Kemudian, periode 2016-2017 tercatat ada 203 pengaduan. Akan tetapi pengaduan terkait pelanggaran kode etik sangat kecil. Jumlahnya tidak sampai 20 persen.
"Ternyata, pengaduan atas norma dasar pelanggaran kode etik rendah sekali. Dari 278 itu kira-kira yang mengadu cuma 15 persen," kata Waluyo dalam pembukaan "Sekolah Antikorupsi 2017" di Balai Kartini, Jakarta Selatan, Selasa (1/8/2017).
Ia melanjutkan, dari sekitar 15 persen pelanggaran kode etik yang dilaporkan itu pun kebanyakan tidak terkait dengan korupsi atau terkait suap.
"Pelanggaran kode etik lebih banyak soal perselingkuhan, kemudian suaminya menikah lagi. Jadi, belum ada kaitannya ke sini (korupsi)," kata Waluyo.
Menurut Waluyo, rendahnya laporan pelanggaran kode etik yang terkait dengan korupsi lantaran kuatnya sifat pemakluman masyarakat.
"Ini karena nilai permisif masyarakat ini juga, ya sangat permisif. Karena permisif, jadi pelanggaran pelanggaran kode etik dianggap satu hal yang kayanya masih biasa dan belum ditindak," kata dia.
(Baca juga: Cegah Korupsi, KPK Bentuk Komite Advokasi Daerah)
Sementara Anggota Divisi Korupsi Politik Indonesia Corruption Watch (ICW), Almas Syafrina, mengatakan bahwa peran masyarakat sipil sangat penting dalam pemberantasan korupsi.
Almas mengimbau agar masyarakat aktif memantau dan melaporkan ke lembaga terkait jika menemukan adanya pelanggaran terkait korupsi.
Dalam hal keterbukaan informasi, misalnya. Masyarakat dapat melapor ke Komisi Informasi Publik (KIP) jika ada lembaga yang tidak mau membuka data terkait transparansi keuangan ke publik.

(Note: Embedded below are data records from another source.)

`src/verilog/fsp_pkg.sv`:
```
package fsp_pkg;

    ////////////////////////////////////////////////////////////////////////////
    // array geometry, 512 KB
    localparam int          ADDR_W      = 19;
    localparam logic [18:0] ARRAY_LAST  = 19'h7ffff;
    localparam logic [18:0] PAGE_SPAN   = 19'h000ff;
    localparam logic [18:0] SECTOR_SPAN = 19'h00fff;
    localparam logic [18:0] BLK32_SPAN  = 19'h07fff;
    localparam logic [18:0] BLK64_SPAN  = 19'h0ffff;
    localparam logic [18:0] SECTOR_SIZE = 19'h01000;
    localparam logic [18:0] BLK64_SIZE  = 19'h10000;
    localparam logic [18:0] CAP32_SIZE  = 19'h08000;

    ////////////////////////////////////////////////////////////////////////////
    // instruction codes
    localparam logic [7:0] CMD_WR_EN    = 8'h06;
    localparam logic [7:0] CMD_WR_DIS   = 8'h04;
    localparam logic [7:0] CMD_RD_ST1   = 8'h05;
    localparam logic [7:0] CMD_RD_ST2   = 8'h35;
    localparam logic [7:0] CMD_WR_ST    = 8'h01;
    localparam logic [7:0] CMD_PROG     = 8'h02;
    localparam logic [7:0] CMD_QPROG    = 8'h32;
    localparam logic [7:0] CMD_ER_4K    = 8'h20;
    localparam logic [7:0] CMD_ER_B32   = 8'h52;
    localparam logic [7:0] CMD_ER_B64   = 8'hd8;
    localparam logic [7:0] CMD_ER_CHIP  = 8'hc7;
    localparam logic [7:0] CMD_ER_CHIP2 = 8'h60;
    localparam logic [7:0] CMD_ER_SREG  = 8'h44;
    localparam logic [7:0] CMD_PR_SREG  = 8'h42;
    localparam logic [7:0] CMD_SUSPEND  = 8'h75;
    localparam logic [7:0] CMD_RESUME   = 8'h7a;

    ////////////////////////////////////////////////////////////////////////////
    // status word bit positions
    localparam int ST_BUSY    = 0;
    localparam int ST_LATCH   = 1;
    localparam int ST_RANGE   = 2;
    localparam int ST_DIR     = 5;
    localparam int ST_GRAN    = 6;
    localparam int ST_LOCK_LO = 7;
    localparam int ST_LOCK_HI = 8;
    localparam int ST_QUAD    = 9;
    localparam int ST_RSVD    = 10;
    localparam int ST_OTP     = 11;
    localparam int ST_INV     = 14;
    localparam int ST_SUS     = 15;

    typedef enum logic [1:0] {
        LOCK_SW  = 2'b00,
        LOCK_HW  = 2'b01,
        LOCK_PWR = 2'b10,
        LOCK_OTP = 2'b11
    } fsp_lock_t;

    typedef struct packed {
        logic       invert;
        logic [2:0] otp;
        logic       quad;
        fsp_lock_t  lock;
        logic       gran;
        logic       dir;
        logic [2:0] range;
    } fsp_nv_t;

    localparam fsp_nv_t NV_FACTORY = '0;

    typedef struct packed {
        logic        valid;
        logic [7:0]  code;
        logic [15:0] data;
        logic [23:0] addr;
    } fsp_cmd_t;

    typedef struct packed {
        logic [18:0] lo;
        logic [18:0] hi;
    } fsp_rng_t;

endpackage

```
`src/verilog/fsp_status_prot.sv`:
```
// Function
// - busy flag set while an operation runs
// - while busy, accept only status read, suspend
// - operation completion clears the busy flag
// - write enable instruction sets the latch
// - write-type instructions and power-up clear latch
// - three range bits, default protect nothing
// - direction bit picks top or bottom
// - granularity bit picks sectors or blocks
// - invert bit swaps protected and unprotected
// - two lock-mode bits select status protection
// - mode 00 writes need only the latch
// - mode 01, pin low, writes rejected
// - mode 01, pin high, latch allows write
// - mode 10 locked until power cycle
// - mode 11 locks status writes forever
// - suspend sets flag, resume or power clears
// - one-time lock bits set once, never clear
// - four-lane bit turns pins into lanes
// - program/erase into protected area is ignored
// - pin gating only without four lanes
`timescale 1ns/1ps
`default_nettype none

module fsp_status_prot (
    // clock and power-up reset
    input  wire logic             ref_clk,
    input  wire logic             sys_rst,
    input  wire logic             factory_init,
    // decoded instruction from the serial front end
    input  wire fsp_pkg::fsp_cmd_t cmd,
    output logic                  cmd_accept,
    // array engine
    output logic                  op_start,
    input  wire logic             op_done,
    // write-protect pin, asynchronous, active low
    input  wire logic             wp_n_pin,
    // status and pin function
    output logic [15:0]           status_word,
    output logic                  four_lane_enable,
    output logic                  wp_func_en,
    output logic                  hold_func_en,
    output logic [2:0]            otp_lock
);

    typedef struct packed {
        logic busy;
        logic latch;
        logic sus;
        logic wp_meta;
        logic wp_sync;
        logic op_start;
    } fsp_ctl_t;

    fsp_ctl_t          ctl_r;
    fsp_ctl_t          ctl_nxt;
    fsp_pkg::fsp_nv_t  nv_q;
    fsp_pkg::fsp_nv_t  nv_wr;
    fsp_pkg::fsp_rng_t tgt;
    logic              prot_hit;
    logic              lock_ok;
    logic              otp_hit;
    logic              ok;
    logic              is_wr_st;
    logic              is_array;
    logic              is_sreg;
    logic              wr_st_take;

    ////////////////////////////////////////////////////////////////////////////
    // target region of a program or erase instruction
    function automatic fsp_pkg::fsp_rng_t target_of(input logic [7:0]  code,
                                                    input logic [23:0] addr);
        fsp_pkg::fsp_rng_t r;
        logic [18:0]       span;
        span = fsp_pkg::PAGE_SPAN;
        case (code)
            fsp_pkg::CMD_ER_4K: span = fsp_pkg::SECTOR_SPAN;
            fsp_pkg::CMD_ER_B32: span = fsp_pkg::BLK32_SPAN;
            fsp_pkg::CMD_ER_B64: span = fsp_pkg::BLK64_SPAN;
            fsp_pkg::CMD_ER_CHIP,
            fsp_pkg::CMD_ER_CHIP2: span = fsp_pkg::ARRAY_LAST;
            default: span = fsp_pkg::PAGE_SPAN;
        endcase
        r.lo = addr[18:0] & ~span;
        r.hi = r.lo | span;
        return r;
    endfunction

    function automatic logic array_op(input logic [7:0] code);
        case (code)
            fsp_pkg::CMD_PROG, fsp_pkg::CMD_QPROG, fsp_pkg::CMD_ER_4K,
            fsp_pkg::CMD_ER_B32, fsp_pkg::CMD_ER_B64, fsp_pkg::CMD_ER_CHIP,
            fsp_pkg::CMD_ER_CHIP2: array_op = 1'b1;
            default: array_op = 1'b0;
        endcase
    endfunction

    ////////////////////////////////////////////////////////////////////////////
    // submodules
    fsp_prot_map u_map (
        .nv  (nv_q),
        .tgt (tgt),
        .hit (prot_hit)
    );

    fsp_nv_store u_nv (
        .ref_clk      (ref_clk),
        .sys_rst      (sys_rst),
        .factory_init (factory_init),
        .wr_en        (wr_st_take),
        .wr_val       (nv_wr),
        .nv_q         (nv_q)
    );

    ////////////////////////////////////////////////////////////////////////////
    // acceptance
    always_comb begin
        tgt      = target_of(cmd.code, cmd.addr);
        is_wr_st = (cmd.code == fsp_pkg::CMD_WR_ST);
        is_array = array_op(cmd.code);
        is_sreg  = (cmd.code == fsp_pkg::CMD_ER_SREG) || (cmd.code == fsp_pkg::CMD_PR_SREG);
        case (cmd.addr[13:12])
            2'h1: otp_hit = nv_q.otp[0];
            2'h2: otp_hit = nv_q.otp[1];
            2'h3: otp_hit = nv_q.otp[2];
            default: otp_hit = 1'b1;
        endcase
        case (nv_q.lock)
            fsp_pkg::LOCK_SW: lock_ok = 1'b1;
            fsp_pkg::LOCK_HW: lock_ok = nv_q.quad || ctl_r.wp_sync;
            default:          lock_ok = 1'b0;
        endcase
        ok = 1'b0;
        if (ctl_r.busy) begin
            ok = (cmd.code == fsp_pkg::CMD_RD_ST1) || (cmd.code == fsp_pkg::CMD_RD_ST2)
                 || ((cmd.code == fsp_pkg::CMD_SUSPEND) && !ctl_r.sus);
        end else begin
            case (cmd.code)
                fsp_pkg::CMD_WR_EN, fsp_pkg::CMD_WR_DIS,
                fsp_pkg::CMD_RD_ST1, fsp_pkg::CMD_RD_ST2: ok = 1'b1;
                fsp_pkg::CMD_RESUME: ok = ctl_r.sus;
                fsp_pkg::CMD_WR_ST: ok = ctl_r.latch && lock_ok;
                fsp_pkg::CMD_ER_SREG,
                fsp_pkg::CMD_PR_SREG: ok = ctl_r.latch && !otp_hit;
                default: ok = is_array && ctl_r.latch && !prot_hit;
            endcase
        end
        cmd_accept = cmd.valid && ok;
        wr_st_take = cmd_accept && is_wr_st;
        nv_wr        = nv_q;
        nv_wr.range  = cmd.data[fsp_pkg::ST_RANGE +: 3];
        nv_wr.dir    = cmd.data[fsp_pkg::ST_DIR];
        nv_wr.gran   = cmd.data[fsp_pkg::ST_GRAN];
        nv_wr.lock   = fsp_pkg::fsp_lock_t'({cmd.data[fsp_pkg::ST_LOCK_HI],
                                            cmd.data[fsp_pkg::ST_LOCK_LO]});
        nv_wr.quad   = cmd.data[fsp_pkg::ST_QUAD];
        nv_wr.otp    = cmd.data[fsp_pkg::ST_OTP +: 3];
        nv_wr.invert = cmd.data[fsp_pkg::ST_INV];
    end

    ////////////////////////////////////////////////////////////////////////////
    // volatile state
    always_comb begin
        ctl_nxt          = ctl_r;
        // raw pin goes straight into the first flop; high means writes allowed
        ctl_nxt.wp_meta  = wp_n_pin;
        ctl_nxt.wp_sync  = ctl_r.wp_meta;
        ctl_nxt.op_start = 1'b0;
        if (op_done && ctl_r.busy) begin
            ctl_nxt.busy = 1'b0;
        end
        if (cmd_accept) begin
            case (cmd.code)
                fsp_pkg::CMD_WR_EN: ctl_nxt.latch = 1'b1;
                fsp_pkg::CMD_WR_DIS: ctl_nxt.latch = 1'b0;
                fsp_pkg::CMD_SUSPEND: begin
                    ctl_nxt.sus  = 1'b1;
                    ctl_nxt.busy = 1'b0;
                end
                fsp_pkg::CMD_RESUME: begin
                    ctl_nxt.sus  = 1'b0;
                    ctl_nxt.busy = 1'b1;
                end
                fsp_pkg::CMD_RD_ST1, fsp_pkg::CMD_RD_ST2: ctl_nxt.busy = ctl_nxt.busy;
                default: begin
                    ctl_nxt.busy     = 1'b1;
                    ctl_nxt.latch    = 1'b0;
                    ctl_nxt.op_start = 1'b1;
                end
            endcase
        end
        if (sys_rst) begin
            ctl_nxt = '0;
        end
    end

    always_ff @(posedge ref_clk) begin
        ctl_r <= ctl_nxt;
    end

    ////////////////////////////////////////////////////////////////////////////
    // outputs
    assign op_start         = ctl_r.op_start;
    assign four_lane_enable = nv_q.quad;
    assign wp_func_en       = !nv_q.quad;
    assign hold_func_en     = !nv_q.quad;
    assign otp_lock         = nv_q.otp;
    assign status_word      = {ctl_r.sus, nv_q.invert, nv_q.otp, 1'b0, nv_q.quad,
                               nv_q.lock, nv_q.gran, nv_q.dir, nv_q.range,
                               ctl_r.latch, ctl_r.busy};
endmodule

`default_nettype wire

```
`src/verilog/fsp_nv_store.sv`:
```
`timescale 1ns/1ps
`default_nettype none

module fsp_nv_store (
    // clock and reset
    input  wire logic            ref_clk,
    input  wire logic            sys_rst,
    input  wire logic            factory_init,
    // write port
    input  wire logic            wr_en,
    input  wire fsp_pkg::fsp_nv_t wr_val,
    // stored bits
    output fsp_pkg::fsp_nv_t      nv_q
);

    fsp_pkg::fsp_nv_t nv_r;
    fsp_pkg::fsp_nv_t nv_nxt;

    ////////////////////////////////////////////////////////////////////////////
    // power cycle leaves the bits alone except the lock-down release
    always_comb begin
        nv_nxt = nv_r;
        if (factory_init) begin
            nv_nxt = fsp_pkg::NV_FACTORY;
        end else if (sys_rst) begin
            if (nv_r.lock == fsp_pkg::LOCK_PWR) begin
                nv_nxt.lock = fsp_pkg::LOCK_SW;
            end
        end else if (wr_en) begin
            nv_nxt     = wr_val;
            nv_nxt.otp = nv_r.otp | wr_val.otp;
        end
    end

    always_ff @(posedge ref_clk) begin
        nv_r <= nv_nxt;
    end

    assign nv_q = nv_r;
endmodule

`default_nettype wire

```
`src/verilog/fsp_prot_map.sv`:
```
`timescale 1ns/1ps
`default_nettype none

module fsp_prot_map (
    // protection fields
    input  wire fsp_pkg::fsp_nv_t nv,
    // target region of a program or erase
    input  wire fsp_pkg::fsp_rng_t tgt,
    // target touches protected data
    output logic                  hit
);

    logic        none;
    logic [18:0] size;
    logic [18:0] lo;
    logic [18:0] hi;
    logic        overlap;
    logic        outside;

    ////////////////////////////////////////////////////////////////////////////
    always_comb begin
        none = (nv.range == 3'h0);
        size = fsp_pkg::ARRAY_LAST;
        if (!nv.gran) begin
            if (!nv.range[2]) begin
                size = 19'(fsp_pkg::BLK64_SIZE << (nv.range[1:0] - 2'h1));
            end
        end else if (nv.range == 3'h7) begin
            size = fsp_pkg::ARRAY_LAST;
        end else if (nv.range[2]) begin
            size = fsp_pkg::CAP32_SIZE;
        end else begin
            size = 19'(fsp_pkg::SECTOR_SIZE << (nv.range[1:0] - 2'h1));
        end
        if (size == fsp_pkg::ARRAY_LAST) begin
            lo = '0;
            hi = fsp_pkg::ARRAY_LAST;
        end else if (nv.dir) begin
            lo = '0;
            hi = 19'(size - 19'h1);
        end else begin
            lo = 19'(fsp_pkg::ARRAY_LAST - size + 19'h1);
            hi = fsp_pkg::ARRAY_LAST;
        end
        overlap = !none && (tgt.lo <= hi) && (tgt.hi >= lo);
        outside = none || (tgt.lo < lo) || (tgt.hi > hi);
        hit     = nv.invert ? outside : overlap;
    end

endmodule

`default_nettype wire

```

"Atau kalau kemudian ada ASN melanggar kode etik atau arogansi, bisa dilaporkan ke Komisi ASN. Misalnya, pada pemilu ada aparat yang terlibat dalam kampanye, memakai kendaraan dinas atau aktif dalam kegiatan kampanye dan lain sebagainya, maka bisa dilaporkan ke Komisi ASN," kata Almas.